REQUIRED WORK →
If a line in the data below includes the string "typedef", please return a copy of it.

MATERIAL PROVIDED →
Segment Open
===== src/status_lamp_defines.svh =====
// Constants for the status output and lamp block: offsets, fields, resets, times.
// Assumes inclusion by bare name from the main design file and the bench.
`ifndef STATUS_LAMP_DEFINES_SVH
`define STATUS_LAMP_DEFINES_SVH

// Register byte offsets
`define OFS_CTRL      12'h000
`define OFS_SRC       12'h004
`define OFS_LAMP      12'h008
`define OFS_STATUS    12'h00c
`define OFS_IRQ_STAT  12'h010
`define OFS_IRQ_EN    12'h014
`define OFS_IRQ_CLR   12'h018
`define OFS_CARD      12'h01c

// Control register fields
`define CTRL_CFG_BIT   0
`define CTRL_WAKE_BIT  1
`define CTRL_IOL_END   2

// Lamp register fields
`define LAMP_COMB_BIT  0
`define LAMP_SAFETY_SWITCHING_OUTPUTS_EN   1

// Card register fields
`define CARD_LOAD_BIT  0
`define CARD_SAVE_BIT  1

// Interrupt bit positions
`define IRQ_SIG_DONE   0
`define IRQ_CARD_DONE  1
`define IRQ_WAKE       2
`define IRQ_WIDTH      3

// Reset values
`define SRC_RESET      3'h0
`define LAMP_RESET     2'h3

// Timing: display interval in seconds, clock in Hz
`define SIG_SHOW_S     30
`define CLK_HZ         25000000
`define FLASH_CYCLES   24'h5f5e10

`endif


===== src/status_lamp_pkg.sv =====
// Types shared by the status output and lamp block.
// Assumes the defines header is available by bare name.
package status_lamp_pkg;

  // Switching output source selection
  typedef enum logic [2:0] {
    SRC_ACK   = 3'b000,
    SRC_SAFE  = 3'b001,
    SRC_MUTE  = 3'b010,
    SRC_DIRT  = 3'b011,
    SRC_SYNC  = 3'b100,
    SRC_READY = 3'b101,
    SRC_OFF   = 3'b110
  } out_src_t;

  // Lamp colours
  typedef enum logic [1:0] {
    LAMP_OFF   = 2'b00,
    LAMP_WHITE = 2'b01,
    LAMP_GREEN = 2'b10,
    LAMP_RED   = 2'b11
  } lamp_color_t;

  // Shared line usage
  typedef enum logic [0:0] {
    LINE_SWITCH = 1'b0,
    LINE_COMM   = 1'b1
  } line_mode_t;

endpackage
Segment Closed
TASK SOLUTION →
  typedef enum logic [2:0] {
  typedef enum logic [1:0] {
  typedef enum logic [0:0] {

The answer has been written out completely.